**What needs to be done:**
Which lines come from the start of the records through the line that holds "localparam logic [5:0] FN_ADD"? Write them out word for word.

**** Material provided ****

### src/rtl/mc_state_ctrl.sv
// rtl/mc_state_ctrl.sv - multi-cycle processor control state machine
module mc_state_ctrl #(
    parameter int STATE_LEN = 3,
    parameter int CNT_W     = 32
) (
    input  logic                 clk,
    input  logic                 rst_n,
    input  logic [31:0]          instr,
    input  logic                 imem_ready,
    input  logic                 dmem_ready,
    input  logic                 zero,
    output logic [STATE_LEN-1:0] state,
    output logic [31:0]          ir,
    output logic [5:0]           opcode,
    output logic [5:0]           funct,
    output logic                 ir_write,
    output logic                 pc_write,
    output logic [1:0]           pc_src,
    output logic                 illegal,
    output logic [CNT_W-1:0]     instr_count
);

    typedef enum logic [STATE_LEN-1:0] {
        S_IF   = STATE_LEN'(0),
        S_ID   = STATE_LEN'(1),
        S_EX   = STATE_LEN'(2),
        S_MEM  = STATE_LEN'(3),
        S_WB   = STATE_LEN'(4),
        S_HALT = STATE_LEN'(5)
    } state_t;

    localparam logic [5:0] OP_R    = 6'b000000;
    localparam logic [5:0] OP_J    = 6'b000010;
    localparam logic [5:0] OP_BEQ  = 6'b000100;
    localparam logic [5:0] OP_ADDI = 6'b001000;
    localparam logic [5:0] OP_ORI  = 6'b001101;
    localparam logic [5:0] OP_LW   = 6'b100011;
    localparam logic [5:0] OP_SW   = 6'b101011;

    localparam logic [5:0] FN_ADD  = 6'b100000;
    localparam logic [5:0] FN_SUB  = 6'b100010;
    localparam logic [5:0] FN_AND  = 6'b100100;
    localparam logic [5:0] FN_OR   = 6'b100101;

    state_t             state_q, state_d;
    logic [31:0]        ir_q, ir_d;
    logic               illegal_q, illegal_d;
    logic [CNT_W-1:0]   instr_count_q, instr_count_d;

    logic               ir_write_c;
    logic               pc_write_c;
    logic [1:0]         pc_src_c;
    logic               retire;
    logic               funct_ok;
    logic               supported;

    // Decode looks only at the latched instruction, never at the live bus.
    always_comb begin
        funct_ok = 1'b0;
        case (ir_q[5:0])
            FN_ADD, FN_SUB, FN_AND, FN_OR: funct_ok = 1'b1;
            default:                       funct_ok = 1'b0;
        endcase
        supported = 1'b0;
        case (ir_q[31:26])
            OP_R:                                        supported = funct_ok;
            OP_J, OP_BEQ, OP_ADDI, OP_ORI, OP_LW, OP_SW: supported = 1'b1;
            default:                                     supported = 1'b0;
        endcase
    end

    always_comb begin
        state_d    = state_q;
        ir_d       = ir_q;
        illegal_d  = illegal_q;
        ir_write_c = 1'b0;
        pc_write_c = 1'b0;
        pc_src_c   = 2'b00;
        retire     = 1'b0;

        case (state_q)
            S_IF: begin
                if (imem_ready) begin
                    ir_write_c = 1'b1;
                    pc_write_c = 1'b1;
                    ir_d       = instr;
                    state_d    = S_ID;
                end
            end
            S_ID: begin
                if (!supported) begin
                    illegal_d = 1'b1;
                    state_d   = S_HALT;
                end else if (ir_q[31:26] == OP_J) begin
                    pc_write_c = 1'b1;
                    pc_src_c   = 2'b10;
                    retire     = 1'b1;
                    state_d    = S_IF;
                end else begin
                    state_d = S_EX;
                end
            end
            S_EX: begin
                if (ir_q[31:26] == OP_BEQ) begin
                    pc_write_c = zero;
                    pc_src_c   = 2'b01;
                    retire     = 1'b1;
                    state_d    = S_IF;
                end else if (ir_q[31:26] == OP_LW || ir_q[31:26] == OP_SW) begin
                    state_d = S_MEM;
                end else begin
                    state_d = S_WB;
                end
            end
            S_MEM: begin
                if (dmem_ready) begin
                    if (ir_q[31:26] == OP_SW) begin
                        retire  = 1'b1;
                        state_d = S_IF;
                    end else begin
                        state_d = S_WB;
                    end
                end
            end
            S_WB: begin
                retire  = 1'b1;
                state_d = S_IF;
            end
            S_HALT: begin
                state_d = S_HALT;
            end
            default: begin
                state_d = S_IF;
            end
        endcase

        instr_count_d = instr_count_q + CNT_W'(retire);
    end

    always_ff @(posedge clk or negedge rst_n) begin
        if (!rst_n) begin
            state_q       <= S_IF;
            ir_q          <= '0;
            illegal_q     <= 1'b0;
            instr_count_q <= '0;
        end else begin
            state_q       <= state_d;
            ir_q          <= ir_d;
            illegal_q     <= illegal_d;
            instr_count_q <= instr_count_d;
        end
    end

    // Strobes are Mealy on imem_ready, so they must be masked while reset is held.
    assign ir_write    = ir_write_c & rst_n;
    assign pc_write    = pc_write_c & rst_n;
    assign pc_src      = rst_n ? pc_src_c : 2'b00;

    assign state       = state_q;
    assign ir          = ir_q;
    assign opcode      = ir_q[31:26];
    assign funct       = ir_q[5:0];
    assign illegal     = illegal_q;
    assign instr_count = instr_count_q;

endmodule

### config.mk
export PLATFORM = sky130hd
export DESIGN_NAME = mc_state_ctrl
export DESIGN_NICKNAME = d
export VERILOG_FILES = /design/src/rtl/mc_state_ctrl.sv
export SDC_FILE = /design/constraint.sdc
export NUM_CORES = 1
export LEC_CHECK = 0
export BUFFER_PORTS_ARGS = -buffer_cell sky130_fd_sc_hd__buf_4
export CAP_MARGIN = 20
export CORE_MARGIN = 4
export CORE_UTILIZATION = 49
export DETAILED_ROUTE_END_ITERATION = 16
export PLACE_DENSITY_LB_ADDON = 0.25
export SYNTH_ARGS = -nofsm -noshare
export SYNTH_HDL_FRONTEND = slang
export SYNTH_SLANG_ARGS = --single-unit
export TNS_END_PERCENT = 50
### constraint.sdc
create_clock -name clk -period 3.4 [get_ports clk]
set_input_delay 0.68 -clock clk [delete_from_list [all_inputs] [get_ports clk]]
set_output_delay 0.68 -clock clk [all_outputs]
set_load 0.01 [all_outputs]
=== After elaboration in Yosys (flattened, before gate mapping) ===
Cells that the tools add are included.

* Register bits: 68
* Memory bits (read-only): 0
* Memories kept: 0
* Memory bits (writable): 0
* Output and inout port bits: 84
* Input bits: 37
* Bits in latches: 0

* Shift-type cells: 0
* Bitwise logic cells: 3
* Div/mod/pow operators: 0
* Add/sub/neg operators: 1
* Reductions and logical operators: 8
* Muxes and demuxes: 25
* Magnitude comparators: 0
* Equality and inequality tests: 17
* $mul: 0

{| class="wikitable"
|+ Operators with widths
! kind !! count
|-
| 6-bit equality test, second input constant || 6
|-
| 32-bit by 1-bit adder with 32-bit output || 1
|-
| 3-bit two-way mux || 6
|-
| 3-bit one-hot mux with 5 select lines || 1
|-
| 6-bit by 4-bit equality test with 1-bit output, second input constant || 2
|-
| 1-bit two-way mux || 10
|-
| 2-bit two-way mux || 4
|-
| 3-bit by 2-bit equality test with 1-bit output, second input constant || 2
|-
| 3-bit equality test, second input constant || 2
|-
| 6-bit by 2-bit equality test with 1-bit output, second input constant || 1
|-
| 6-bit by 3-bit equality test with 1-bit output, second input constant || 1
|-
| 6-bit zero test || 1
|-
| 2-bit AND reduction || 3
|-
| 6-bit OR reduction || 1
|-
| 2-bit inequality test, second input constant || 2
|-
| 1-bit one-hot mux with 4 select lines || 1
|-
| 2-bit one-hot mux with 2 select lines || 1
|-
| 4-bit OR reduction || 1
|-
| 3-bit by 1-bit equality test with 1-bit output, second input constant || 1
|-
| 3-bit zero test || 1
|-
| 1-bit one-hot mux with 3 select lines || 1
|-
| 1-bit AND || 2
|-
| 1-bit one-hot mux with 2 select lines || 1
|-
| 1-bit logical OR || 1
|-
| 1-bit inverter || 1
|}

=== Logic depth before layout (Yosys ltp) ===
* Depth after elaboration: 7
* Gate-level depth with buffers: 11
* Gate-level depth less buffers: 10

=== Least setup slack after synthesis ===
OpenSTA, ideal clock, no wires.

* Kind: reg-to-reg
* From: reg ir_q[28] (netlist: ir[28])
* To: reg instr_count_q[20] (netlist: instr_count[20])
* Data arrival time: 2.450 ns
* Period minus slack after synthesis: 2.577 ns
* Data required time: 3.273 ns
* Stages on the path, launching flop included: 12
* Slack: 0.823 ns
* Path through: dfrtp_1 > buf_2 > nor3b_2 > nand3_1 > o22ai_1 > a31o_2 > ha_1 > ha_1 > nand4_1 > nor3_2 > nand4_1 > xnor2_1

* Longest elaborated chain between the ends: 6
* Elaborated cells between the ends (all ways): 16
* Those cells by class: add/sub (1); eq/ne (6); mux (7); reduce/logical (2)

{| class="wikitable"
|+ Ends and longest elaborated chain
! what !! line !! text
|-
| start: declaration || 46 || <nowiki>logic [31:0] ir_q, ir_d;</nowiki>
|-
| start signal: assignment || 148 || <nowiki>ir_q <= ir_d;</nowiki>
|-
| 6-bit by 2-bit equality test with 1-bit output, or another cell as far along || 65, 94 ||
|-
| 6-bit OR reduction || 65 || <nowiki>case (ir_q[31:26])</nowiki>
|-
| 1-bit one-hot mux with 2 select lines || 65 ||
|-
| 1-bit two-way mux || 91 || <nowiki>if (!supported) begin</nowiki>
|-
| 1-bit one-hot mux with 4 select lines * || 81 || <nowiki>case (state_q)</nowiki>
|-
| 32-bit by 1-bit adder with 32-bit output * || 137 || <nowiki>instr_count_d = instr_count_q + CNT_W'(retire);</nowiki>
|-
| named net instr_count_d[20] || 48 || <nowiki>logic [CNT_W-1:0] instr_count_q, instr_count_d;</nowiki>
|-
| end signal: assignment || 150 || <nowiki>instr_count_q <= instr_count_d;</nowiki>
|-
| end: declaration || 48 ||
|}

Mark *: on every way through the listed nets, which the timed path passes. The rest lies on a longest branch.
A chain may end at the register's enable or synchronous reset.

=== Final worst setup path ===
* From: reg ir_q[28] (netlist: ir[28])
* To: reg instr_count_q[24] (netlist: instr_count[24])

Same word-level chain as after synthesis.

==> qor.txt <==
Max Clock Skew: 0.0119 ns
DRC Markers: 0
worst-margin pin slew: 0.659 ns
Max Buffers Root-to-Sink: 2
Sw Ratio: 0.344
wire per inst: 16.0 µm
post-route ant nets: 0
TritonCTS Buffers: 9
unrepaired setup endpoints after global routing: false
total track usage: 0.195
Core Footprint: 6310 µm²
top layer in use: met4
# hold bufs at CTS: 0
Max Cap Viol: 0
type of the tightest min-delay check: in2async
Die X-Extent: 88.6 µm
Detail Route met3 WL: 685 µm
die height: 88.6 µm
CP Max Fanout: 11
status: completed
largest net degree at the start of global routing: 54
area leader, netlist: dfrtp_1
Site Rows: 29
TNS Setup: 0 ns
Main synth FF type: dfrtp_1
max frequency: 326 MHz
Avg Cell Area, Syn: 12.3 µm²
Unique masters post-synth: 44
main area contributors after synthesis: dfrtp_1 53%, mux2_2 9.2%, xnor2_1 6.9%
via count: 2451
die area: 7850 µm²
Place WS: 0.369 ns
ANT cells: 0
r2r setup slk: 0.33 ns
Clock Tree Root: clkbuf_8
H-tree depth: 3
first-pass GRT wire length: 11800 µm
cell count after synthesis: 259
IO Count: 121
area grow syn2layout: 33.2%
CTS tree: done
hpwl dp: 5280 µm
WP data required: 3.62 ns
leakage power: 2.02 nW
grt total ovfl: 0
Worst-Skew Late Latency: 0.34 ns
Initial DRT Pass Iterations: 4
Sw Pwr: 1.04 mW
period utilization: 0.903
GPL Wtd Cong: 0.839
PortBufs: 120
Yosys Warn Count: 0
total setup buffers inserted after CTS: 0
Syn Nets: 298
CP Launch Type: register
most frequent cells after synthesis: 68 x dfrtp_1, 26 x mux2_2, 25 x xnor2_1, 21 x nand3_1, 13 x buf_4
FILL cells: 527
type of the worst setup path: reg2reg
vias in the first global route: 2425
Post-synth EDFFs: 0
element type at the critical path end: register
Logic pwr share: 0.368
met1 WL: 3090 µm
CTS Sinks: 68
Async SR Flop Fraction: 1.00
register area share after synthesis: 0.535
#FFs+latches synth: 68
fin. max-slew vios: 0
Layout Nets: 413
Post-Syn Area: 3180 µm²
Hold WS: 0.203 ns
initial antenna violation count: 0
Worst Path Arrival: 3.28 ns
Met2 Wirelength: 3460 µm
internal power: 1.98 mW
fin crit period: 3.07 ns
clock share of power: 0.204
top-area cell type share of the netlist area: 0.535
maximum vdd drop: 0.496 mV
final setup fails: 0
final hold vios: 0
Clk pin slew, worst setup/hold paths: 0.08 ns
PD cells: 713 nW/µm²
final wirelength: 7310 µm
cts repair resizes: 0
Initial Util: 0.504
Reg power frac: 0.429
most common cell in the synthesized netlist: dfrtp_1
Starting DRT DRC Count: 141
DR vias/cell: 5.38
layout cells sized above 1: 0.456
setup slack after layout: 0.331 ns
max_slew headroom: 0.561
-- cell usage in the layout (no fill, tap or decap), types with 2 or more instances in the layout --
| cell | n |
|---|---|
| nand2_1 | 8 |
| a21oi_1 | 6 |
| nand4_1 | 11 |
| clkinvlp_4 | 3 |
| buf_4 | 124 |
| and2_1 | 4 |
| o21ai_0 | 3 |
| nor3_1 | 3 |
| dfrtp_1 | 68 |
| xnor2_1 | 25 |
| nor3b_1 | 2 |
| and4_1 | 3 |
| o22ai_1 | 2 |
| mux2_2 | 26 |
| mux2_1 | 6 |
| inv_1 | 6 |
| and3_1 | 6 |
| nand3_1 | 21 |
| xor2_1 | 6 |
| ha_1 | 2 |
| o211ai_1 | 2 |
| nor2_1 | 8 |
| clkbuf_8 | 11 |
-- path summary, 6_finish.rpt --
path / start / endpoint / cells after the start
setup / recovery: ir[28] / instr_count[24] / 10
hold / removal: rst_n / ir[2] / 1
setup reg to reg: ir[28] / instr_count[24] / 10
hold reg to reg: illegal / illegal / 1
max in group asynchronous: rst_n / instr_count[9] / 2
min in group clk: illegal / illegal / 1
-- metal layers --
layer,global-route usage,up-vias
met5,0,-
met4,0.0577,0
met3,0.0689,8
met2,0.315,94
met1,0.249,1206
li1,-,1143
-- metrics by stage --
stage          power, mW  std cells  cell area, µm²  utilization
6_report            3.02        456            4240        0.672
5_1_grt             3.22        456            4240        0.672
4_1_cts             3.06        456            4240        0.672
3_5_place_dp        2.44        440            4050        0.642
3_3_place_gp        2.40        440            4050        0.642
2_1_floorplan       1.90        259            3180            -
-- critical path, cell delays in order (launching register included) --
cell,delay (ns)
dfrtp_1,0.50
nor3b_2,0.37
nand3_1,0.17
o22ai_1,0.18
a31o_2,0.19
ha_1,0.23
ha_1,0.24
nand4_1,0.17
nor3_2,0.52
nand4_1,0.21
xnor2_1,0.17
-- logic make-up after synthesis --
kind of cell | synth area share
flip-flops | 0.535
AND/OR/NAND/NOR | 0.154
AO/OA/AOI/OAI | 0.0448
adder cells (fa/ha/maj) | 0.00786
multiplexers | 0.116
buffers and inverters | 0.0566
XOR/XNOR | 0.0853
-- state kept, by name, indices dropped and copies added, names as in the netlist --
| name | flops |
|---|---|
| ir | 32 |
| state | 3 |
| illegal | 1 |
| instr_count | 32 |
-- power groups by stage --
| stage | registers (mW) | logic, mW | clock network [mW] |
|---|---|---|---|
| 6_report | 1.30 | 1.11 | 0.616 |
| 5_1_grt | 1.34 | 1.20 | 0.678 |
| 4_1_cts | 1.30 | 1.13 | 0.637 |
| 3_5_place_dp | 1.31 | 1.13 | 0 |
| 3_3_place_gp | 1.29 | 1.11 | 0 |
| 2_1_floorplan | 1.35 | 0.548 | 0 |
-- final cells by class --
cell class	count	area, µm²	area share
Multi-Input combinational cell	165	1300	0.307
Timing Repair Buffer	124	931	0.220
Clock buffer	11	151	0.0357
Tap cell	77	96.3	0.0227
Clock inverter	5	36.3	0.00856
Sequential cell	68	1700	0.401
Inverter	6	22.5	0.00531
No activity file was read; power rests on OpenSTA's default activity.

****

**Answer box:**
### src/rtl/mc_state_ctrl.sv
// rtl/mc_state_ctrl.sv - multi-cycle processor control state machine
module mc_state_ctrl #(
    parameter int STATE_LEN = 3,
    parameter int CNT_W     = 32
) (
    input  logic                 clk,
    input  logic                 rst_n,
    input  logic [31:0]          instr,
    input  logic                 imem_ready,
    input  logic                 dmem_ready,
    input  logic                 zero,
    output logic [STATE_LEN-1:0] state,
    output logic [31:0]          ir,
    output logic [5:0]           opcode,
    output logic [5:0]           funct,
    output logic                 ir_write,
    output logic                 pc_write,
    output logic [1:0]           pc_src,
    output logic                 illegal,
    output logic [CNT_W-1:0]     instr_count
);

    typedef enum logic [STATE_LEN-1:0] {
        S_IF   = STATE_LEN'(0),
        S_ID   = STATE_LEN'(1),
        S_EX   = STATE_LEN'(2),
        S_MEM  = STATE_LEN'(3),
        S_WB   = STATE_LEN'(4),
        S_HALT = STATE_LEN'(5)
    } state_t;

    localparam logic [5:0] OP_R    = 6'b000000;
    localparam logic [5:0] OP_J    = 6'b000010;
    localparam logic [5:0] OP_BEQ  = 6'b000100;
    localparam logic [5:0] OP_ADDI = 6'b001000;
    localparam logic [5:0] OP_ORI  = 6'b001101;
    localparam logic [5:0] OP_LW   = 6'b100011;
    localparam logic [5:0] OP_SW   = 6'b101011;

    localparam logic [5:0] FN_ADD  = 6'b100000;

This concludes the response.